Excerpted records START
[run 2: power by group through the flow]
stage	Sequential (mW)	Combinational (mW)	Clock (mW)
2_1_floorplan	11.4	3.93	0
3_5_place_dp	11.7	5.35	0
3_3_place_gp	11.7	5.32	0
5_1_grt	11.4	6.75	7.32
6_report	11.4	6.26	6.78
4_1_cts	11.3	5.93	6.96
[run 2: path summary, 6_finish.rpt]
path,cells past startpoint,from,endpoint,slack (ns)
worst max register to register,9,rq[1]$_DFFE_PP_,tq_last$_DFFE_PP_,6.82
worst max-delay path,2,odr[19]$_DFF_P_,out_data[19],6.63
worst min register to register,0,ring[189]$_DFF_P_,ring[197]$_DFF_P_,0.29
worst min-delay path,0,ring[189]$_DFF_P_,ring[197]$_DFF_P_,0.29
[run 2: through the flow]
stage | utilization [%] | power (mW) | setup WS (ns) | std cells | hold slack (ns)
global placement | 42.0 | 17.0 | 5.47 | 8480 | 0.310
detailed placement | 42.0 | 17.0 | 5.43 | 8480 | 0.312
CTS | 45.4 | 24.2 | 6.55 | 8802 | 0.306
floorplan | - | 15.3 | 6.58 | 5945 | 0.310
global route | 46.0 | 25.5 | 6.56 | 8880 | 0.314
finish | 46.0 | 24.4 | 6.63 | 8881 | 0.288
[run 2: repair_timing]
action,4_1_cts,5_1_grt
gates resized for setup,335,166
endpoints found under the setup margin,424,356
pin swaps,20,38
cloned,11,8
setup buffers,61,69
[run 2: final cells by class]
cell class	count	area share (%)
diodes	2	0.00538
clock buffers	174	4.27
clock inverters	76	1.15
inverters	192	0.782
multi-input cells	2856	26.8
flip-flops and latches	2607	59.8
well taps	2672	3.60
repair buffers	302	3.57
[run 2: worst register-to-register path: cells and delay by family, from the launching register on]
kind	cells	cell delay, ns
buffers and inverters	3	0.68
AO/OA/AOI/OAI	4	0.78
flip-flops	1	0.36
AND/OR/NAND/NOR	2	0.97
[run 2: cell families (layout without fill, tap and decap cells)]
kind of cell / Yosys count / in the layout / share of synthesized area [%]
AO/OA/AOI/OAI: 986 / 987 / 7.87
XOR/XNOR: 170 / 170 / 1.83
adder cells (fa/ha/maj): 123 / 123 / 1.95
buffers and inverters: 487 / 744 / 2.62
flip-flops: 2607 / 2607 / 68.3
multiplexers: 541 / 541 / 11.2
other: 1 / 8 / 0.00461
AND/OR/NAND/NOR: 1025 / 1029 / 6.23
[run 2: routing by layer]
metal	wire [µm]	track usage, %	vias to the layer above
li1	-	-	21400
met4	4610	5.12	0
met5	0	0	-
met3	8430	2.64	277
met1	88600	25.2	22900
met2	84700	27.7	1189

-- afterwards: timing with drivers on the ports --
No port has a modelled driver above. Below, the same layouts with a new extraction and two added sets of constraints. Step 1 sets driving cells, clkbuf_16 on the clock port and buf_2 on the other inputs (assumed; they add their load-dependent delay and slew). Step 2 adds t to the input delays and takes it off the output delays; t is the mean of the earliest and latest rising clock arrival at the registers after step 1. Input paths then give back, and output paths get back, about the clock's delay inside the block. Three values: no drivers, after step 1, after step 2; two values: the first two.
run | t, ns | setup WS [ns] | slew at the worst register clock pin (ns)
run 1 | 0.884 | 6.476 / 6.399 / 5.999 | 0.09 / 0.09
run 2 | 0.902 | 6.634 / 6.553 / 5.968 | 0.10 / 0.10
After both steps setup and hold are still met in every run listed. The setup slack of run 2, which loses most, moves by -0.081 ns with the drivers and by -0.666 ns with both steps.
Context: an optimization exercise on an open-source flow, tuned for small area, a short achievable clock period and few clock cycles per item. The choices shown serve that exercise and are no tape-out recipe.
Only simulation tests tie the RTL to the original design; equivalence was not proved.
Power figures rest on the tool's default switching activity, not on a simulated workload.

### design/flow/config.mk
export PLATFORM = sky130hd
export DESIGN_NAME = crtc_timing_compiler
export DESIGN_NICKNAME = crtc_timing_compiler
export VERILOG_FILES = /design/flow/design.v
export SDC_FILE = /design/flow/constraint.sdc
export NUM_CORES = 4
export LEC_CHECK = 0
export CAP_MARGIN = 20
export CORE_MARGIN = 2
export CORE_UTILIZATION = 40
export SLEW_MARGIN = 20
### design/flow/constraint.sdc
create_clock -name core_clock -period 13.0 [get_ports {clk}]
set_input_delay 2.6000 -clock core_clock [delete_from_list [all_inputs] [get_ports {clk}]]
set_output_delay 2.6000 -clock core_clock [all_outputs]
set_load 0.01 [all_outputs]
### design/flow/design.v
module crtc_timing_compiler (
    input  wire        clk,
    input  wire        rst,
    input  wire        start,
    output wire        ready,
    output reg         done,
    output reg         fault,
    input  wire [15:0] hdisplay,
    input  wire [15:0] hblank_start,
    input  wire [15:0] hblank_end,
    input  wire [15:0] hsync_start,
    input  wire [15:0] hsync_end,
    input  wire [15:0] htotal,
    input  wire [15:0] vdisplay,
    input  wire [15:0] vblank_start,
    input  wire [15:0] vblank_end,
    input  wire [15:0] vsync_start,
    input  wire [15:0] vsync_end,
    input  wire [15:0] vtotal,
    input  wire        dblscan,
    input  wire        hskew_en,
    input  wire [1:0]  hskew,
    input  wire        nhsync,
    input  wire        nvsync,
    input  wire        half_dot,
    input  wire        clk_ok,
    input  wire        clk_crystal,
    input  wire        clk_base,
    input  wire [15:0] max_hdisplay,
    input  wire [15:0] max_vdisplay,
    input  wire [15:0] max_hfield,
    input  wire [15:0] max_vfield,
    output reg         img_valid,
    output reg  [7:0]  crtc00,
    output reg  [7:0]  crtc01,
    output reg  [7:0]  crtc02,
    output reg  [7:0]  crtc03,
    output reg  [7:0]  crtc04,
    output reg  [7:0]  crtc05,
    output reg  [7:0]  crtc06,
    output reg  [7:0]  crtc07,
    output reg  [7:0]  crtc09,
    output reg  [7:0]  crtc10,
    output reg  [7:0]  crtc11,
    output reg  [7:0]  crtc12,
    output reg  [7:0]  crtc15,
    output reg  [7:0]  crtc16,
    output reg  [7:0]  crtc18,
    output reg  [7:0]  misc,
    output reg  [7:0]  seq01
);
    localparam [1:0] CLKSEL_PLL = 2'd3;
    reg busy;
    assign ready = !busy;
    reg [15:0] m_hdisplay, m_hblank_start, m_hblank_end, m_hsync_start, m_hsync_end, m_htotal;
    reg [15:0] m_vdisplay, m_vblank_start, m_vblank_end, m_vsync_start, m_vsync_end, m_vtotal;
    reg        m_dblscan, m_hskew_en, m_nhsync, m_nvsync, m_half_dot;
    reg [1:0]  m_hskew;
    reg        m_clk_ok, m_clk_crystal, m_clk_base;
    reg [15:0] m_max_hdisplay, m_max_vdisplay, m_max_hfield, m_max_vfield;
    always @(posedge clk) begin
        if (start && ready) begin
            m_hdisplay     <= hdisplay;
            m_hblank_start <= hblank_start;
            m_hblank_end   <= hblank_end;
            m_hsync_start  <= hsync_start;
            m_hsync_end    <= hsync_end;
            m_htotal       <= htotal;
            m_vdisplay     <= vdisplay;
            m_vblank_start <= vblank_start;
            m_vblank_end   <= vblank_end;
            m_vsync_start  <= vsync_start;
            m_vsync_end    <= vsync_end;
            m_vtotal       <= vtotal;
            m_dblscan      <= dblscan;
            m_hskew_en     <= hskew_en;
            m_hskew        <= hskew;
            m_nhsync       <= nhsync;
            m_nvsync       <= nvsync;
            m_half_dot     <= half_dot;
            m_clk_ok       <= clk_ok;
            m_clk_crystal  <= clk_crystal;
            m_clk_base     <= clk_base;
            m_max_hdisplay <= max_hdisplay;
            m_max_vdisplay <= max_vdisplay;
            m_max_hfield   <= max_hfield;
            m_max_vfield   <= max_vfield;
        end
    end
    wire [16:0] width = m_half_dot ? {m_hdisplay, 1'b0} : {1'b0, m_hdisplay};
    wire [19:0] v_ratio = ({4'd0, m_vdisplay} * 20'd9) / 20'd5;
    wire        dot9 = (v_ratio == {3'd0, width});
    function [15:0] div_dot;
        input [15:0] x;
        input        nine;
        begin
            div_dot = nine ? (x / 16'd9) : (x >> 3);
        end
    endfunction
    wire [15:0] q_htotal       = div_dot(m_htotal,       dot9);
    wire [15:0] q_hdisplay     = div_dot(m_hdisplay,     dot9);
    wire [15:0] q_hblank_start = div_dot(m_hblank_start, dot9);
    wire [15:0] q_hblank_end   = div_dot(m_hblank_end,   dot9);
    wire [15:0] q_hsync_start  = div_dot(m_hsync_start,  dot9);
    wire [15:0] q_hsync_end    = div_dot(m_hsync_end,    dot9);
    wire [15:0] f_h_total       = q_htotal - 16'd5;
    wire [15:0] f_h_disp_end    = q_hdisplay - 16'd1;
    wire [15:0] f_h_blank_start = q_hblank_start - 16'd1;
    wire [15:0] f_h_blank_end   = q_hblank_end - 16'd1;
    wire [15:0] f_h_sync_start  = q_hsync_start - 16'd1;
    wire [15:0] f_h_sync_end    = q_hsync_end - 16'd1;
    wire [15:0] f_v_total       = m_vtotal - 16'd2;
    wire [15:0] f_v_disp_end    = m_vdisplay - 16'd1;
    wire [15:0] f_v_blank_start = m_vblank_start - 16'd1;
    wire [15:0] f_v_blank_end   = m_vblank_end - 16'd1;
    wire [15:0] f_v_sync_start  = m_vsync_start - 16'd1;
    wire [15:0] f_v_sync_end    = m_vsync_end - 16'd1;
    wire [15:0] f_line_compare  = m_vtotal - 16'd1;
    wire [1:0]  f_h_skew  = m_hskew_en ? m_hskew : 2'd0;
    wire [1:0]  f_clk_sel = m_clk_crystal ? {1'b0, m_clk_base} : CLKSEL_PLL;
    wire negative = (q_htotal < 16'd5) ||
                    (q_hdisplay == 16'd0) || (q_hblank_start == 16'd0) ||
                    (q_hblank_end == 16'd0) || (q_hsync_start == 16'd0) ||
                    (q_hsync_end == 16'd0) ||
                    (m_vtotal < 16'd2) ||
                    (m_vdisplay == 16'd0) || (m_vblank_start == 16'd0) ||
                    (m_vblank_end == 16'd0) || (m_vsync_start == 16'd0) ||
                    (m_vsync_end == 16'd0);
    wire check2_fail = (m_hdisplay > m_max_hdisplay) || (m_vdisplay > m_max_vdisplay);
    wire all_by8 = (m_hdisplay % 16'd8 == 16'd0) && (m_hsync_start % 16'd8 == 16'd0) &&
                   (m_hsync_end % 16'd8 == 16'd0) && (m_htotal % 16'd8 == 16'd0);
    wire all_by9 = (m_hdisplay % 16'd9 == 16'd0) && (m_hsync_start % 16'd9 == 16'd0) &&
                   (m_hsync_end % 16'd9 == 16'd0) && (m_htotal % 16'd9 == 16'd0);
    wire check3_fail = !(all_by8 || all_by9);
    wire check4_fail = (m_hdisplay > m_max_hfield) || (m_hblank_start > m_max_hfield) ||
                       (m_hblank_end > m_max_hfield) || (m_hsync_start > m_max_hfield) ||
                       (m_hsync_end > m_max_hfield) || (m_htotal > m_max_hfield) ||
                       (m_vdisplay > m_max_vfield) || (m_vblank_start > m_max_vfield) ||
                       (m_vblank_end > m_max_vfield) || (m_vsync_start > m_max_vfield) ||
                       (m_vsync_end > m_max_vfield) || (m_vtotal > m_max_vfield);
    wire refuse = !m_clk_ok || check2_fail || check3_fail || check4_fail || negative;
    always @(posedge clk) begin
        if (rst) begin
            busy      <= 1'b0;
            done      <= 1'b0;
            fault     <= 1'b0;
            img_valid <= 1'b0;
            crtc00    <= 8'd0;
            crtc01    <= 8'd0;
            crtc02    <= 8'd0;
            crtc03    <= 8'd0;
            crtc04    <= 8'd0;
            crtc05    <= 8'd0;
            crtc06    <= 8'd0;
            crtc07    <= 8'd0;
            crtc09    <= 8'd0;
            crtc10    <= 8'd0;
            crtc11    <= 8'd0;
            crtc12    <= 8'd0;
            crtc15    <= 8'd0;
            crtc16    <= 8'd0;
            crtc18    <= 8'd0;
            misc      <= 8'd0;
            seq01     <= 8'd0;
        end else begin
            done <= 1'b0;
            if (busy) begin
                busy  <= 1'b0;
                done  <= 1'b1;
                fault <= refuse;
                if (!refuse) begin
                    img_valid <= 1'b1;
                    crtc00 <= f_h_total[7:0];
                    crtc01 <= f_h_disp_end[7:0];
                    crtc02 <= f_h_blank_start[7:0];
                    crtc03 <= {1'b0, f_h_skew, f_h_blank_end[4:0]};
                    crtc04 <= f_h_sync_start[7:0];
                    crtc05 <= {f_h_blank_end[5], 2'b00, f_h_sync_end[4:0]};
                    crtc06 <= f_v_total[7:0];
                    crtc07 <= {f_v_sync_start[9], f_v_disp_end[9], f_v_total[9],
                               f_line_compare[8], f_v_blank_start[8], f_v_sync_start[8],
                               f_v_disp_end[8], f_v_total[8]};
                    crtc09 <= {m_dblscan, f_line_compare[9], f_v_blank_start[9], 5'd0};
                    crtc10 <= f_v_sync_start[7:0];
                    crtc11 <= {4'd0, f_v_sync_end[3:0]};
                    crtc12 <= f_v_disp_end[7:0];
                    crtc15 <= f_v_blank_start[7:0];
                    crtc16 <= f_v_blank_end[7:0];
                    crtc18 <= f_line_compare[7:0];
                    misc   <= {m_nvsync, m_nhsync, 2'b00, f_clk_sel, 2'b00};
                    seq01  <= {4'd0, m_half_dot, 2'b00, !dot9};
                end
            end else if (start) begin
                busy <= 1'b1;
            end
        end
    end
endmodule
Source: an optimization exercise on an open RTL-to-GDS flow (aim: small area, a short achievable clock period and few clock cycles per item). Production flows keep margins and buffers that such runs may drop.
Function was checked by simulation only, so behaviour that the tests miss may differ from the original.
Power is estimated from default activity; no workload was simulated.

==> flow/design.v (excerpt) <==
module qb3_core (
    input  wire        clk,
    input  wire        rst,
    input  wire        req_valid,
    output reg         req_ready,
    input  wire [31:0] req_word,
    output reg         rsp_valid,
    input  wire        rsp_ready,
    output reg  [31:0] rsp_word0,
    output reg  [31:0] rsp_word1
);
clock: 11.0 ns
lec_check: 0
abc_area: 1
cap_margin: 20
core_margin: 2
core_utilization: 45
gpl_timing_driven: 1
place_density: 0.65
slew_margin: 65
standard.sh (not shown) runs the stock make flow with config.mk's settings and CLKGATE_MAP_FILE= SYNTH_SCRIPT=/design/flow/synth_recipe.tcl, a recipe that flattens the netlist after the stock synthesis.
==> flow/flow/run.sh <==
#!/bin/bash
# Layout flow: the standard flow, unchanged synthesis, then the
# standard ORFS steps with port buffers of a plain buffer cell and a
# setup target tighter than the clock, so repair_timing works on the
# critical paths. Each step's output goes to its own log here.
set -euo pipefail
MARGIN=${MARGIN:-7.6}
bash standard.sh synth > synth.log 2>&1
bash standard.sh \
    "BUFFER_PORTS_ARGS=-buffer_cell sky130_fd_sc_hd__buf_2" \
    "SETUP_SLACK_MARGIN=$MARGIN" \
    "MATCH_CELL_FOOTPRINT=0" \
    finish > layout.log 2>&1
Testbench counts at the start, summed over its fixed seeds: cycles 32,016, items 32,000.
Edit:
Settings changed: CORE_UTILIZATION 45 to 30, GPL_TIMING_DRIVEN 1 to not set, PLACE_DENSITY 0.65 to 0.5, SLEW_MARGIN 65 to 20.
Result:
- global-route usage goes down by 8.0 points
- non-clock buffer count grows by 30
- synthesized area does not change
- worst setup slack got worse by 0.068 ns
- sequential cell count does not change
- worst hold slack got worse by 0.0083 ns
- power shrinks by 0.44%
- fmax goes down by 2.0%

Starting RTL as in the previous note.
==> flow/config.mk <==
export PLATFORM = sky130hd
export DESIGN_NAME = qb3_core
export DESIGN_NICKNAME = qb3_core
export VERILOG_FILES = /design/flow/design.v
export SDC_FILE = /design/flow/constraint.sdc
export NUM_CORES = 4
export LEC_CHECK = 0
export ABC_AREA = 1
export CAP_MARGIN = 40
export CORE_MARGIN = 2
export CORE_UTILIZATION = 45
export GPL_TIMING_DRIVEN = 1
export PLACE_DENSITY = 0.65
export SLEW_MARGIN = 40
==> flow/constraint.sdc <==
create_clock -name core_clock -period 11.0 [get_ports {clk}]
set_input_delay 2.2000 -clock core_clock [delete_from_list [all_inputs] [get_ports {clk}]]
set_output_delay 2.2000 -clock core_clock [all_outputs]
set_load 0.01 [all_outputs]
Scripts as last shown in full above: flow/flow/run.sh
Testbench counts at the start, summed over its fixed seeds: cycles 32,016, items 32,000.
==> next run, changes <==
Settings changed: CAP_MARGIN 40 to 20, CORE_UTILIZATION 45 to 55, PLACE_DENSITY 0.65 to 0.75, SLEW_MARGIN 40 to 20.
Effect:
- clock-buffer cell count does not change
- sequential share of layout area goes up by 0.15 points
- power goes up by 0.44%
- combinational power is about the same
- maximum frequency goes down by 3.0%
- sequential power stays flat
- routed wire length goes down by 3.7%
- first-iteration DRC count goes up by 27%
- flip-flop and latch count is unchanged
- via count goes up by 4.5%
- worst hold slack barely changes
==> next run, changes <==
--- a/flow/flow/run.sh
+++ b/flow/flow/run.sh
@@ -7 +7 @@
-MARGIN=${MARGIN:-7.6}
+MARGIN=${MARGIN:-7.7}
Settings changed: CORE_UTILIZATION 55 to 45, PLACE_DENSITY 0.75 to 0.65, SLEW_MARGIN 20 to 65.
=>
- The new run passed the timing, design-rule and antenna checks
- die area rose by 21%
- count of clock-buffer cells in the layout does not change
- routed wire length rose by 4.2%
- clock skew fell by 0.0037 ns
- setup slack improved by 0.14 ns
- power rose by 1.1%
Excerpted records END
Excerpted records START
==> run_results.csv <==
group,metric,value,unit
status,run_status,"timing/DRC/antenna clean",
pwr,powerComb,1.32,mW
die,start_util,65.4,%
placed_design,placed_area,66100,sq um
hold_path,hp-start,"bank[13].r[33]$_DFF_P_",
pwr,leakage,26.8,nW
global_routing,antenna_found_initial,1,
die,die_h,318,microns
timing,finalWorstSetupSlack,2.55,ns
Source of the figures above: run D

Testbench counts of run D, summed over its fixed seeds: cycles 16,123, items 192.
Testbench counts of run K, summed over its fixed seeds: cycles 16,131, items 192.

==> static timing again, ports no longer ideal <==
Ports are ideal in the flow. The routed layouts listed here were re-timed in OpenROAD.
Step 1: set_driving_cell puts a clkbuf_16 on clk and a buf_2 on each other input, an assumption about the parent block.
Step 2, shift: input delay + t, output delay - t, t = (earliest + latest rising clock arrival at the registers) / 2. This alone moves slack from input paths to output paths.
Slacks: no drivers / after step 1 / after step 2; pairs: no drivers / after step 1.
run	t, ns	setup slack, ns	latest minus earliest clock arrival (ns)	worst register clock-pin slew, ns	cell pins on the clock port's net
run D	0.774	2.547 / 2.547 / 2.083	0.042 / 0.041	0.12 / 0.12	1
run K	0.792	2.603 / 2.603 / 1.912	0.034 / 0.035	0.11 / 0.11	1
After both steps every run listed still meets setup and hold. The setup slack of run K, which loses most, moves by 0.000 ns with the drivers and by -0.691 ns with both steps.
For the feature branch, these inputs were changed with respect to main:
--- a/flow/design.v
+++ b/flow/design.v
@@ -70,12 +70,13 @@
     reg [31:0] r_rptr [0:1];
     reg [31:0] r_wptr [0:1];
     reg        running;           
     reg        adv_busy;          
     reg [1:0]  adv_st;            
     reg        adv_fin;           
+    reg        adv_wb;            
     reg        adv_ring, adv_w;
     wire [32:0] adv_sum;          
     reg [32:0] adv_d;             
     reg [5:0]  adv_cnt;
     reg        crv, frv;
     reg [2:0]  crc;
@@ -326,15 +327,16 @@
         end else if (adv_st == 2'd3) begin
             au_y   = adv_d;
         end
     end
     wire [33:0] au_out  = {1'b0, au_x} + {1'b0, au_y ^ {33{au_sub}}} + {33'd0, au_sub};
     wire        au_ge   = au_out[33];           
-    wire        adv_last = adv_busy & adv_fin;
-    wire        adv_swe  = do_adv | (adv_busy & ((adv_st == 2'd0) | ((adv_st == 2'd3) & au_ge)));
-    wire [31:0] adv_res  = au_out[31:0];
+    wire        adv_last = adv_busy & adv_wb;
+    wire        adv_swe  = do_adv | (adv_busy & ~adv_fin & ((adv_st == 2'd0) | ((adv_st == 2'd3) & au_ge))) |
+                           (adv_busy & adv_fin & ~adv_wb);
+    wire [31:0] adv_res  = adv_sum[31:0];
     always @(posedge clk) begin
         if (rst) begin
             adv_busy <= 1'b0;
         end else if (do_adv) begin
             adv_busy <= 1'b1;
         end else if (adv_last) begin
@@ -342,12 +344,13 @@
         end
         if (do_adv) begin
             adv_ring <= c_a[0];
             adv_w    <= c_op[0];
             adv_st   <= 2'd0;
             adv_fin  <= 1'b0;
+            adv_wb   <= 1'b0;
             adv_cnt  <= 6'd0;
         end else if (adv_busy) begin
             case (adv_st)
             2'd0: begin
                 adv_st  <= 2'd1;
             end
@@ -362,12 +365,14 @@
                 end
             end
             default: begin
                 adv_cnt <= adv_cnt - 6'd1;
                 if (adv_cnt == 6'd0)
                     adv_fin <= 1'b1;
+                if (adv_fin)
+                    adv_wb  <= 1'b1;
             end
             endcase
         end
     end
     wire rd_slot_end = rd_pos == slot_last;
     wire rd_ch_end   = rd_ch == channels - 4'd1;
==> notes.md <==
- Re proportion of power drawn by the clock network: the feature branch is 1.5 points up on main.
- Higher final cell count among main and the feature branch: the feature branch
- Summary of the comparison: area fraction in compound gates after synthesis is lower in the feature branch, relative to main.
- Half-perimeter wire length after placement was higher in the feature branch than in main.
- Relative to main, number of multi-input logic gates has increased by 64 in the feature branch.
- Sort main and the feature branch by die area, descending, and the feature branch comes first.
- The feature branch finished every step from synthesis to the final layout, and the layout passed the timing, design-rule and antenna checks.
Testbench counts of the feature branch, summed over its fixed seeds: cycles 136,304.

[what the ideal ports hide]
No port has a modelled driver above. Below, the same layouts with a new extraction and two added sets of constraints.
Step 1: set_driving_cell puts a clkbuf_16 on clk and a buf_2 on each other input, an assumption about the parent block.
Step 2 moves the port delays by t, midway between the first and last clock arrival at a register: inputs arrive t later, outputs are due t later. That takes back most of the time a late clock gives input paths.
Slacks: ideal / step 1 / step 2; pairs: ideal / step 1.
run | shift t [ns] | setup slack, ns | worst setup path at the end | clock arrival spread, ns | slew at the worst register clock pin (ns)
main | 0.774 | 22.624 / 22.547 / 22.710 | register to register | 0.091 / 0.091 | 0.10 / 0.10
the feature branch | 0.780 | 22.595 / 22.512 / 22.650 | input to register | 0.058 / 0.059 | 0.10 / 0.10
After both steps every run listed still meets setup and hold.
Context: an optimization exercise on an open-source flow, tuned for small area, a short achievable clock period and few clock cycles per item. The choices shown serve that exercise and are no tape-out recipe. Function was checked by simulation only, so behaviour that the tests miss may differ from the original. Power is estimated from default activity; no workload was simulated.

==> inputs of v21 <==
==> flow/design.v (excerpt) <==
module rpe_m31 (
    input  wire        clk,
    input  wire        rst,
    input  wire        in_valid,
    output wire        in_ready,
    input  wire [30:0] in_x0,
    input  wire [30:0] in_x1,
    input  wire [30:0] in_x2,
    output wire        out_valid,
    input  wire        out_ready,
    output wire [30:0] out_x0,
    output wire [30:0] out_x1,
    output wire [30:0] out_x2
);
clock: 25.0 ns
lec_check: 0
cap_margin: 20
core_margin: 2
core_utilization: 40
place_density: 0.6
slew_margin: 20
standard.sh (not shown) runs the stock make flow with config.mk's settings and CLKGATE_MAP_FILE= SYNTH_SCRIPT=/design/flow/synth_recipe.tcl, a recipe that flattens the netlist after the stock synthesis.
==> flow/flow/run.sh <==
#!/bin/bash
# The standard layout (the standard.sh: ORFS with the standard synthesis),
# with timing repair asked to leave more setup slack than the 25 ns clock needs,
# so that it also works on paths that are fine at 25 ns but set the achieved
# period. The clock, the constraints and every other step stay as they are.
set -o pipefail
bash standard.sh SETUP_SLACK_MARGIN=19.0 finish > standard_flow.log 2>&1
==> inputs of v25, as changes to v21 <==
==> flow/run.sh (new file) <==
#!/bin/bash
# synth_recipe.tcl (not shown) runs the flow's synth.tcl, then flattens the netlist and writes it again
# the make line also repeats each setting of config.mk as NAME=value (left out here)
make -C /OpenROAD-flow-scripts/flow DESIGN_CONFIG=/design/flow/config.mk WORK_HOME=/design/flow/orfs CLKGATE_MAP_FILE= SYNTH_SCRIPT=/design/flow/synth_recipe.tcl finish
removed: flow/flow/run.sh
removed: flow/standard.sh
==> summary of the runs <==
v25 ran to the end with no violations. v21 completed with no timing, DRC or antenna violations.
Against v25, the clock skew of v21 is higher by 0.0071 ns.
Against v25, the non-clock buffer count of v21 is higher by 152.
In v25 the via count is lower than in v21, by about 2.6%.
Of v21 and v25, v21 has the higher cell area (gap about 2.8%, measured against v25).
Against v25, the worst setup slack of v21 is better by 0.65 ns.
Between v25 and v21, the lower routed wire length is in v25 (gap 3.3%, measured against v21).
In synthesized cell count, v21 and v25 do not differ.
Excerpted records END
▶ _Work to complete_
Working from the entries above, filter out every line that lacks "class" and copy what remains.

▶ _Reply to the exercise_
[run 2: final cells by class]
cell class	count	area share (%)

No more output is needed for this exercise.